Un testimonio que refuerza la singularidad y excentricidad de este viejo amigo es el haberle regalado a su esposa como aniversario de bodas o cumpleaños una estrella del cielo. Así como suena, pues parece que la NASA u otra institución espacial tienen cartografiado el firmamento y no todas las estrellas identificadas tienen un nombre. Previo pago y agotando un procedimiento al respecto, es posible designar con el nombre de una persona un cuerpo estelar todavía anónimo. Leo logró esto.
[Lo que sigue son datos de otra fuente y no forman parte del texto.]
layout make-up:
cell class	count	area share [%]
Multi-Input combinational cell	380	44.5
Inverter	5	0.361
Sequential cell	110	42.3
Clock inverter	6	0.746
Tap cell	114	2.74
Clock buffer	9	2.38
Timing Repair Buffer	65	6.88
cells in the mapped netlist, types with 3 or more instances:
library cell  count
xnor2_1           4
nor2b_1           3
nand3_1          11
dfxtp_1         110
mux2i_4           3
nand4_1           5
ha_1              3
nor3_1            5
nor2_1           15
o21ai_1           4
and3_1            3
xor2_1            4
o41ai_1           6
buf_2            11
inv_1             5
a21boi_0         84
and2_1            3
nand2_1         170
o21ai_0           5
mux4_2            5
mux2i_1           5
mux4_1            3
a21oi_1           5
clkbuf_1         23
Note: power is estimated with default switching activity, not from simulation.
<file path="src/rtl/pipe_hazard_ctrl.sv">
// Stall/flush sequencer for the 5-stage pipeline: load-use bubbles, EX redirects, data-memory waits.
// Define PIPE_CTRL_PERF_EN to build the stall_cycles / flush_events performance counters.
module pipe_hazard_ctrl #(
   parameter int unsigned LU_BUBBLES = 1
) (
   input  logic        clk,
   input  logic        rst,
   input  logic [4:0]  id_rs1,
   input  logic [4:0]  id_rs2,
   input  logic        id_use_rs1,
   input  logic        id_use_rs2,
   input  logic [4:0]  ex_rd,
   input  logic        ex_mem_read,
   input  logic        ex_redirect,
   input  logic        mem_req,
   input  logic        mem_ready,
   output logic        pc_en,
   output logic        if_id_stall,
   output logic        if_id_flush,
   output logic        id_ex_flush,
   output logic        pipe_hold,
   output logic        mem_wb_bubble,
   output logic [1:0]  state,
   output logic [31:0] stall_cycles,
   output logic [31:0] flush_events
);

   typedef enum logic [1:0] {
      StRun     = 2'd0,
      StLuStall = 2'd1,
      StMemWait = 2'd2
   } state_e;

   localparam logic [1:0] LuInit = 2'(LU_BUBBLES - 1);

   state_e     state_q, state_d;
   logic [1:0] lu_cnt_q, lu_cnt_d;
   logic       ret_q, ret_d;  // 1: resume LU_STALL after the memory wait

   logic lu_hit;
   logic mem_wait;
   logic act_wait;
   logic act_flush;
   logic act_lu;

   assign lu_hit = ex_mem_read && (ex_rd != 5'd0) &&
                   ((id_use_rs1 && (id_rs1 == ex_rd)) || (id_use_rs2 && (id_rs2 == ex_rd)));
   assign mem_wait = mem_req && !mem_ready;

   always_comb begin
      state_d   = state_q;
      lu_cnt_d  = lu_cnt_q;
      ret_d     = ret_q;
      act_wait  = 1'b0;
      act_flush = 1'b0;
      act_lu    = 1'b0;
      unique case (state_q)
         StRun: begin
            if (mem_wait) begin
               act_wait = 1'b1;
               ret_d    = 1'b0;
               state_d  = StMemWait;
            end else if (ex_redirect) begin
               act_flush = 1'b1;
            end else if (lu_hit) begin
               act_lu = 1'b1;
               if (LU_BUBBLES > 1) begin
                  lu_cnt_d = LuInit;
                  state_d  = StLuStall;
               end
            end
         end
         StLuStall: begin
            if (mem_wait) begin
               act_wait = 1'b1;
               ret_d    = 1'b1;
               state_d  = StMemWait;
            end else if (ex_redirect) begin
               // Redirect squashes the stalled ID instruction, so the stall is moot.
               act_flush = 1'b1;
               lu_cnt_d  = 2'd0;
               state_d   = StRun;
            end else begin
               act_lu   = 1'b1;
               lu_cnt_d = lu_cnt_q - 2'd1;
               if (lu_cnt_d == 2'd0) begin
                  state_d = StRun;
               end
            end
         end
         StMemWait: begin
            // The ready cycle only lets MEM drain; pending redirect/load-use wait one cycle.
            if (mem_wait) begin
               act_wait = 1'b1;
            end else if (ret_q) begin
               act_lu  = 1'b1;
               state_d = StLuStall;
            end else begin
               state_d = StRun;
            end
         end
         default: begin
            state_d = StRun;
         end
      endcase
   end

   assign pc_en         = !(act_wait || act_lu);
   assign if_id_stall   = act_wait || act_lu;
   assign if_id_flush   = act_flush;
   assign id_ex_flush   = act_flush || act_lu;
   assign pipe_hold     = act_wait;
   assign mem_wb_bubble = act_wait;
   assign state         = state_q;

   always_ff @(posedge clk or posedge rst) begin
      if (rst) begin
         state_q  <= StRun;
         lu_cnt_q <= 2'd0;
         ret_q    <= 1'b0;
      end else begin
         state_q  <= state_d;
         lu_cnt_q <= lu_cnt_d;
         ret_q    <= ret_d;
      end
   end

`ifdef PIPE_CTRL_PERF_EN
   logic [31:0] stall_cycles_q;
   logic [31:0] flush_events_q;

   always_ff @(posedge clk or posedge rst) begin
      if (rst) begin
         stall_cycles_q <= 32'd0;
         flush_events_q <= 32'd0;
      end else begin
         if (!pc_en) begin
            stall_cycles_q <= stall_cycles_q + 32'd1;
         end
         if (if_id_flush) begin
            flush_events_q <= flush_events_q + 32'd1;
         end
      end
   end

   assign stall_cycles = stall_cycles_q;
   assign flush_events = flush_events_q;
`else
   assign stall_cycles = 32'h0;
   assign flush_events = 32'h0;
`endif

endmodule

</file>
<file path="config.mk">
export PLATFORM = sky130hd
export DESIGN_NAME = pipe_hazard_ctrl
export DESIGN_NICKNAME = d
export VERILOG_FILES = /design/src/rtl/pipe_hazard_ctrl.sv
export SDC_FILE = /design/constraint.sdc
export NUM_CORES = 1
export LEC_CHECK = 0
export BUFFER_PORTS_ARGS = -buffer_cell sky130_fd_sc_hd__buf_2
export CAP_MARGIN = 20
export CORE_UTILIZATION = 39
export DETAILED_ROUTE_END_ITERATION = 10
export GPL_ROUTABILITY_DRIVEN = 0
export GPL_TIMING_DRIVEN = 0
export PLACE_DENSITY = 0.86
export SETUP_SLACK_MARGIN = 0.05
export SYNTH_ARGS = -nofsm -noshare
export SYNTH_HDL_FRONTEND = slang
export SYNTH_SLANG_ARGS = --single-unit
</file>
<file path="constraint.sdc">
create_clock -name clk -period 3.6 [get_ports clk]
set_clock_uncertainty 0.15 [all_clocks]
set_input_delay 0.9 -clock clk [delete_from_list [all_inputs] [get_ports clk]]
set_output_delay 0.9 -clock clk [all_outputs]
set_load 0.005 [all_outputs]
</file>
Como se habrán dado cuenta los posibles lectores de este trabajo, en el mismo no mencionamos los títulos, cargos desempeñados, trayectoria o participación política de este destacado dominicano, información curricular encontrada con facilidad en Wikipedia, la enciclopedia libre. Mi propósito al reseñarle, al igual que su tío político Burrulote, fue más bien ratificarle mi antigua y persistente admiración así como rescatar eventos y acontecimientos de su rocambolesco pasado que el olvido intenta arrebatarnos. Este artículo ha sido todo un ejercicio evocativo.